In the records below, find the lines that include "cycles" and copy each.

** Supplied data **

——

What follows belongs to an exercise in optimizing a design on an open flow for small area, a short achievable clock period and few clock cycles per item; a production flow would make more cautious choices. At most, simulation tests tie the RTL to the original design; equivalence was not proved.

run E:
Design cmac_tag, start of the top module:
module cmac_tag (
    input  wire         clk,
    input  wire         rst,           
    input  wire         in_valid,
    output wire         in_ready,
    input  wire         in_first,      
    input  wire         in_last,       
    input  wire [4:0]   in_nbytes,     
    input  wire [127:0] in_data,
    input  wire [127:0] key,
    output reg          tag_valid,
    output reg  [63:0]  tag
);
export LEC_CHECK = 0
export CAP_MARGIN = 20
export CORE_MARGIN = 2
export CORE_UTILIZATION = 25
export PLACE_DENSITY = 0.4
export SETUP_SLACK_MARGIN = 3
export SLEW_MARGIN = 20
create_clock -name core_clock -period 10.0 [get_ports {clk}]
standard.sh (not shown) runs the stock make flow with config.mk's settings and CLKGATE_MAP_FILE= SYNTH_SCRIPT=/design/flow/synth_recipe.tcl, a recipe that flattens the netlist after the stock synthesis.
==> flow/flow/run.sh <==
#!/bin/bash
# Layout flow: the standard flow (standard.sh), with synthesis run by
# flow/synth_custom.tcl, which maps logic with an area-recovering ABC script.
set -euo pipefail
cd "$(dirname "$0")/.."
W=$PWD
bash standard.sh SYNTH_SCRIPT=$W/flow/synth_custom.tcl finish > $W/flow_orfs.log 2>&1
==> flow/flow/abc_custom.script <==
strash
&get -n
&st
&dch
&nf -R 1000
&put
topo
stime -c
buffer -c
upsize -c
dnsize -c
==> flow/flow/synth_custom.tcl <==
# The standard flow's synthesis (synth_recipe.tcl) with one change: ABC maps with an
# area-recovering script instead of ORFS's abc_speed.script.
set ::custom_abc_script [file join [file dirname [file normalize [info script]]] abc_custom.script]
proc synth {args} { yosys synth -nofsm -noshare {*}$args }
proc abc {args} {
  set i [lsearch -exact $args -script]
  if { $i >= 0 } {
    set args [lreplace $args [expr {$i + 1}] [expr {$i + 1}] $::custom_abc_script]
  }
  yosys abc {*}$args
}
source $::env(SCRIPTS_DIR)/synth.tcl
# left out here: clear keep_hierarchy, flatten, clean up, hide names made inside functions, write 1_2_yosys.v
Testbench counts of run E, summed over its fixed seeds: cycles 16,796, messages 480.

——

** Solution for this exercise **
What follows belongs to an exercise in optimizing a design on an open flow for small area, a short achievable clock period and few clock cycles per item; a production flow would make more cautious choices. At most, simulation tests tie the RTL to the original design; equivalence was not proved.
Testbench counts of run E, summed over its fixed seeds: cycles 16,796, messages 480.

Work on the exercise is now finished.